→ The task: Search the records for the word "pageEn" and copy every line in which it occurs.

→ Saved data entries:
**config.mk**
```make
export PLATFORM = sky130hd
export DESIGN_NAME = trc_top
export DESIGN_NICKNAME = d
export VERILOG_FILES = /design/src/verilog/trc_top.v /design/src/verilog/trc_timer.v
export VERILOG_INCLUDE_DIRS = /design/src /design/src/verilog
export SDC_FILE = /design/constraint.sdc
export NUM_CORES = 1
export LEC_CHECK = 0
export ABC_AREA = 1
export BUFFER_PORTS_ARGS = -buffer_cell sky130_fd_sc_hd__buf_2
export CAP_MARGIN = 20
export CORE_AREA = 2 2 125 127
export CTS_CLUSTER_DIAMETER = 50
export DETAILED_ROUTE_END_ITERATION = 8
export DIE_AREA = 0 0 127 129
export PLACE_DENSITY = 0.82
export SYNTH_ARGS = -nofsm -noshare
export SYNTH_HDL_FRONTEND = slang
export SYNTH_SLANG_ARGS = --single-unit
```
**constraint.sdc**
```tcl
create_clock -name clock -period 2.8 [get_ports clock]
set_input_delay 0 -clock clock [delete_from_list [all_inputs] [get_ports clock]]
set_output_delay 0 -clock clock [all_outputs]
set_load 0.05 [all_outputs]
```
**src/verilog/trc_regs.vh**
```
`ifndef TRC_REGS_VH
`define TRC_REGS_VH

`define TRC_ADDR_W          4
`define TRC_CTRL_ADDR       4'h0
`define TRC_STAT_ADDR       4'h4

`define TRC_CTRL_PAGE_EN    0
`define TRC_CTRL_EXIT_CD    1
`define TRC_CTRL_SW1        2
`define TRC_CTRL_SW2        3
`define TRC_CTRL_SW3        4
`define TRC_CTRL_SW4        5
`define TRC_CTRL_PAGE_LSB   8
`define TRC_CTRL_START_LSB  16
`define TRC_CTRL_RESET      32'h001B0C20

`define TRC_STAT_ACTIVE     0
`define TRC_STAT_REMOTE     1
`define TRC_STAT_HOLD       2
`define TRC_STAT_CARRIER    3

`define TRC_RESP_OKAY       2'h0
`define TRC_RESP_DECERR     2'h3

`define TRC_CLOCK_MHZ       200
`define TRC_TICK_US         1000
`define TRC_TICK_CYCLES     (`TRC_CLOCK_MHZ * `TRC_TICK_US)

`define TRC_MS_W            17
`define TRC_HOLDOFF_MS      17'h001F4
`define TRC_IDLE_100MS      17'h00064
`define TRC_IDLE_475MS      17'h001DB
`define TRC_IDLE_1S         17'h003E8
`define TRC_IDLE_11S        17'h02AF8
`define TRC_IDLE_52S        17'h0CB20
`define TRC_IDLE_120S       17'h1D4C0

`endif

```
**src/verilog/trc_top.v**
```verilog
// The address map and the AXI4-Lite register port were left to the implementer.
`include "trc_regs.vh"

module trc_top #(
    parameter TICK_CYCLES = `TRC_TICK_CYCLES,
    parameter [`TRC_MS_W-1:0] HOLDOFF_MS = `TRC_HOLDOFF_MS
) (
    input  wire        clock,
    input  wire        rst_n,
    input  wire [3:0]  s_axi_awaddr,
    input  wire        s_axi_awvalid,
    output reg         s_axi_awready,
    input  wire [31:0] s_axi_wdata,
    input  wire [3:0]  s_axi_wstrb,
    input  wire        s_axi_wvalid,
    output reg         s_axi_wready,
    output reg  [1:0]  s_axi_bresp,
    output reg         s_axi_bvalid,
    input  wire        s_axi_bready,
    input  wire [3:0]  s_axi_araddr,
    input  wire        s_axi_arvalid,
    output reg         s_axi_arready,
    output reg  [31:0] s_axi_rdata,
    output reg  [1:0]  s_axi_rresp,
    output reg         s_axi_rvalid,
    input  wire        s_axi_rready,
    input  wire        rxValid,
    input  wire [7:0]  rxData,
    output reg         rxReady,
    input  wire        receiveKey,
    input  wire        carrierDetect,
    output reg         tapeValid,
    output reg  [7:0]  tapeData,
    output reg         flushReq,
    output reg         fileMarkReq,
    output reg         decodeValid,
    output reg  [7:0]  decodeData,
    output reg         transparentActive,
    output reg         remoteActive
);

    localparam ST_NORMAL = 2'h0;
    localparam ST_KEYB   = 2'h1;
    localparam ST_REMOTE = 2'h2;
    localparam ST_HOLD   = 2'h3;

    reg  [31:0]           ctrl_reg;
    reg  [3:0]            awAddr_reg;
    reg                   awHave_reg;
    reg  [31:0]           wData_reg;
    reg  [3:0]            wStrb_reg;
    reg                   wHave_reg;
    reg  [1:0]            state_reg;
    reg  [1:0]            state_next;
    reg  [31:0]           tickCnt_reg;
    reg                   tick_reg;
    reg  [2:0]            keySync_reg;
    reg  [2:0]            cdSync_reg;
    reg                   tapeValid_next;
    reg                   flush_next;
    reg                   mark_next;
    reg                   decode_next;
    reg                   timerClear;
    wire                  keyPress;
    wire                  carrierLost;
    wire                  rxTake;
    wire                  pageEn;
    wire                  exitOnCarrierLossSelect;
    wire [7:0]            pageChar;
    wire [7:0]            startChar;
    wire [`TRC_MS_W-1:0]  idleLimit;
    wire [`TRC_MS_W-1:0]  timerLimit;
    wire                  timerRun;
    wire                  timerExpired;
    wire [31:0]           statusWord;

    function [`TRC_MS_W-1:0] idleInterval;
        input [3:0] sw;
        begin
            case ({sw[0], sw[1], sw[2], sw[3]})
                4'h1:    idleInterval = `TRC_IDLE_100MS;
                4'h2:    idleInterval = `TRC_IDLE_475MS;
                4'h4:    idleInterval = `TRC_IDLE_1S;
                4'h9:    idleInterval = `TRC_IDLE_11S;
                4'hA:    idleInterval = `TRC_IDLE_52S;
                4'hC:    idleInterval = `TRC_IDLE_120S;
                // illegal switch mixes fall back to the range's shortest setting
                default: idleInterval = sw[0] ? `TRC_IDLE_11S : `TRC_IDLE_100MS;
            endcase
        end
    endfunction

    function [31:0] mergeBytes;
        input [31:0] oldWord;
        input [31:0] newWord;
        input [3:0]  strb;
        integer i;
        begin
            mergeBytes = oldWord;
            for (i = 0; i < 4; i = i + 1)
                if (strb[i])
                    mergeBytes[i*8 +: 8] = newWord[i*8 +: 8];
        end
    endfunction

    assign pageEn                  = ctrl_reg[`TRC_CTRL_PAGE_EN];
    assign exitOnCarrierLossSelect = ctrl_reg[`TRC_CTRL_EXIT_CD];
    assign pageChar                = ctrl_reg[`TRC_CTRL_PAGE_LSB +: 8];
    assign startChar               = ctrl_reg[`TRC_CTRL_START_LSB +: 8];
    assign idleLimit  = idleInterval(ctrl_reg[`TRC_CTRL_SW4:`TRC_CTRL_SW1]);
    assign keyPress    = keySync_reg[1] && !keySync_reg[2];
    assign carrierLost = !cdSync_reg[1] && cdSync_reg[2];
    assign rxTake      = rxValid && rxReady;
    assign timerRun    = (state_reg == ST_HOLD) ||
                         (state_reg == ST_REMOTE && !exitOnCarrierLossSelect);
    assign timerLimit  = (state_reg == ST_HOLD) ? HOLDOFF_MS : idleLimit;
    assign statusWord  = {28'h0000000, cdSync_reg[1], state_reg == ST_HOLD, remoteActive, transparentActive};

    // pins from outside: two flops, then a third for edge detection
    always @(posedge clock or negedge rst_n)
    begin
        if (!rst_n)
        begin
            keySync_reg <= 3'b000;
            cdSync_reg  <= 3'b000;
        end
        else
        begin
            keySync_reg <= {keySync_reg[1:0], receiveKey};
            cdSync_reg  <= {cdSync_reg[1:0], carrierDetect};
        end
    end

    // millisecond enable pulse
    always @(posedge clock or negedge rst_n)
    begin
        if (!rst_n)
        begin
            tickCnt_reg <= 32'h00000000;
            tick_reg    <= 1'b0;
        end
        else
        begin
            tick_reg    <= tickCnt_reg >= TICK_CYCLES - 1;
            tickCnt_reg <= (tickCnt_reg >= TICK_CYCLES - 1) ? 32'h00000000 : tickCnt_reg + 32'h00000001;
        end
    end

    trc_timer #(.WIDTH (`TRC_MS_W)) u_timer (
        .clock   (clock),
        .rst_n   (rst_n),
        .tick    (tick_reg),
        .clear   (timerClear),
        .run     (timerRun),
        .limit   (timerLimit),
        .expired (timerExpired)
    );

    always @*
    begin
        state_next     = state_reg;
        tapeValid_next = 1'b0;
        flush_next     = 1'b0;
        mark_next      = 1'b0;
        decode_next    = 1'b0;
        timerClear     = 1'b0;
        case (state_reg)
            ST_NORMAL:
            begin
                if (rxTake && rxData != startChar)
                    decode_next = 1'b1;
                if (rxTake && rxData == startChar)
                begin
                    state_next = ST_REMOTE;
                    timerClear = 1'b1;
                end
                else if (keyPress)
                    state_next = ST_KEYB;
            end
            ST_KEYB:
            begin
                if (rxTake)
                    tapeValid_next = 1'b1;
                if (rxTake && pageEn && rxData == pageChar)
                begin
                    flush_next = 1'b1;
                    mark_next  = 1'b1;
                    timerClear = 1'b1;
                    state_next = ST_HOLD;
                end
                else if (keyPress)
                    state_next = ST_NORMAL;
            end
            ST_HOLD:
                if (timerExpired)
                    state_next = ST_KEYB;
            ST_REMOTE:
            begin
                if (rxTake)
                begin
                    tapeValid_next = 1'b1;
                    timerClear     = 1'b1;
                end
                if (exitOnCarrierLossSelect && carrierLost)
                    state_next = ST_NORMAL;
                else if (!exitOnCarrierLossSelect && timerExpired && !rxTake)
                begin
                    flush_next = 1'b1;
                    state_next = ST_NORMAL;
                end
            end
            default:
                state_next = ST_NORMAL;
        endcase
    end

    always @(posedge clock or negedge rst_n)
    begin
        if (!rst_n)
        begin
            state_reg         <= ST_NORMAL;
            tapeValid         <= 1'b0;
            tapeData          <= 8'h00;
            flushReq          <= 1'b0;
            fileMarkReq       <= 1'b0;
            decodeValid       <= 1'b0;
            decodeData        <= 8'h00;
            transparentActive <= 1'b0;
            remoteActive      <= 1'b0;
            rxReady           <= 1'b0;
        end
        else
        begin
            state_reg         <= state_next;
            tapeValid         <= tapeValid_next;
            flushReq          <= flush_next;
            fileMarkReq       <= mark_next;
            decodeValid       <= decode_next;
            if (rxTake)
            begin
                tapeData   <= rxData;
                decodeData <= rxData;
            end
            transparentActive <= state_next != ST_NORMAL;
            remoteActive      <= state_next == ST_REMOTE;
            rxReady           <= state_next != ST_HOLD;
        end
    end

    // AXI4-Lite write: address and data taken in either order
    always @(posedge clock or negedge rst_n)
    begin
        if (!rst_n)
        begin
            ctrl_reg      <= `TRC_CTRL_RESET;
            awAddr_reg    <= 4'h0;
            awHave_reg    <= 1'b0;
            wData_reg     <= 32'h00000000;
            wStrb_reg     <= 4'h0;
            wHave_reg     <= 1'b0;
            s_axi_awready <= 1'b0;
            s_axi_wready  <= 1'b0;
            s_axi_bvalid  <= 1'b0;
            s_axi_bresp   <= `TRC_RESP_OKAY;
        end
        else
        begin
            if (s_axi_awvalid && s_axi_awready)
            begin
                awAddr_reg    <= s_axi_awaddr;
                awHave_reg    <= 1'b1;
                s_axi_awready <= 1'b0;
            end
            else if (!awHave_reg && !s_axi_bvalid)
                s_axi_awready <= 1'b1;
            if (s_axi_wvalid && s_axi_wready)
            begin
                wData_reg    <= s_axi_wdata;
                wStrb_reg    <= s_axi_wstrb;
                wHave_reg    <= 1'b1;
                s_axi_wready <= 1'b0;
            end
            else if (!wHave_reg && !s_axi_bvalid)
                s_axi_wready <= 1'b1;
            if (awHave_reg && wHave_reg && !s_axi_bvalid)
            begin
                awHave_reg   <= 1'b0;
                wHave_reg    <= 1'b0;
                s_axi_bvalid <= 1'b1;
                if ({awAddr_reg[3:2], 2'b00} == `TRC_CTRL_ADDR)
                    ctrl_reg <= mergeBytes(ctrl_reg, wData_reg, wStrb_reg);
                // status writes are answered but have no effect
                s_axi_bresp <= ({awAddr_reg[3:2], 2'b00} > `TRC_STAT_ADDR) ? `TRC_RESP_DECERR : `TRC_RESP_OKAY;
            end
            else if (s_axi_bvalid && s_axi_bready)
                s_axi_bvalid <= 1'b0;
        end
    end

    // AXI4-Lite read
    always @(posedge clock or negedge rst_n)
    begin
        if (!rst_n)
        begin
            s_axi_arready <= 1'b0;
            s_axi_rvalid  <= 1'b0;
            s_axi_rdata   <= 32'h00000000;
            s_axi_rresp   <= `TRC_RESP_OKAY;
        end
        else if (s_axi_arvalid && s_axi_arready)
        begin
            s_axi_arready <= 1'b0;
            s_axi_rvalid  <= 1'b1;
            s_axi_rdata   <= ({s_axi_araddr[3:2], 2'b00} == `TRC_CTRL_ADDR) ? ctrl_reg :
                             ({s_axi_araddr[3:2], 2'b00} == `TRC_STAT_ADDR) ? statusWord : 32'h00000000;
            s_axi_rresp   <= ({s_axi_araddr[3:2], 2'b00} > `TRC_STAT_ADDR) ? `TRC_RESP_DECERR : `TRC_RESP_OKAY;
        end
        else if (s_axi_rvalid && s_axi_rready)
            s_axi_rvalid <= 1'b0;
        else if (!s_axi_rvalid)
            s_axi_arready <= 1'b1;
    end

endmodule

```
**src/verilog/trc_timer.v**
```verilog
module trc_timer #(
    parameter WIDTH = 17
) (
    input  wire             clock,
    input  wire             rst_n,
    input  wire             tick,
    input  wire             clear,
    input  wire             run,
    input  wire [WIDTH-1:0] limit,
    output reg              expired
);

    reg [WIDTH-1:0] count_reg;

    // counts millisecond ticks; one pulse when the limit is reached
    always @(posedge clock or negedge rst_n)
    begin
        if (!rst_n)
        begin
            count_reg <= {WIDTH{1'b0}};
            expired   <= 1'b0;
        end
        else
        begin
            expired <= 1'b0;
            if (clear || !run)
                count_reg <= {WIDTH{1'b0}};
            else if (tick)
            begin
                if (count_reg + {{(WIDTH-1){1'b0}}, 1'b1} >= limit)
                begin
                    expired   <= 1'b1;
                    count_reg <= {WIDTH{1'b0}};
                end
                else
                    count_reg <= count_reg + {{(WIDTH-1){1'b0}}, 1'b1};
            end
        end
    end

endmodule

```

==

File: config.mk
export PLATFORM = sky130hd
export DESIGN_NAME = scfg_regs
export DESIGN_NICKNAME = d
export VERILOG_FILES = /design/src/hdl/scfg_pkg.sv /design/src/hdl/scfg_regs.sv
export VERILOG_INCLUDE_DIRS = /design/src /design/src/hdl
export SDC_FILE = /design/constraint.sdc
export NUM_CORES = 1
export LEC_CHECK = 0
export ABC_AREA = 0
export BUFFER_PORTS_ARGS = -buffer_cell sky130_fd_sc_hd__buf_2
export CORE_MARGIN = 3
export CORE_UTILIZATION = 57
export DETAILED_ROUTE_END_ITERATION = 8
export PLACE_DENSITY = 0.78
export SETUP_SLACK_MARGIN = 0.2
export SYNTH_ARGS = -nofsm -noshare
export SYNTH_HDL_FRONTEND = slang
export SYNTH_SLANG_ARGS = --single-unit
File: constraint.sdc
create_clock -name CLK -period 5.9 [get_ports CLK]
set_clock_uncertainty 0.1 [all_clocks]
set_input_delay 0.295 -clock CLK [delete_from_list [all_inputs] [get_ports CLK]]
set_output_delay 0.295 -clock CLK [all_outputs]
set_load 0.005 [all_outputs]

→ Answer to this task:
    wire                  pageEn;
    assign pageEn                  = ctrl_reg[`TRC_CTRL_PAGE_EN];
                if (rxTake && pageEn && rxData == pageChar)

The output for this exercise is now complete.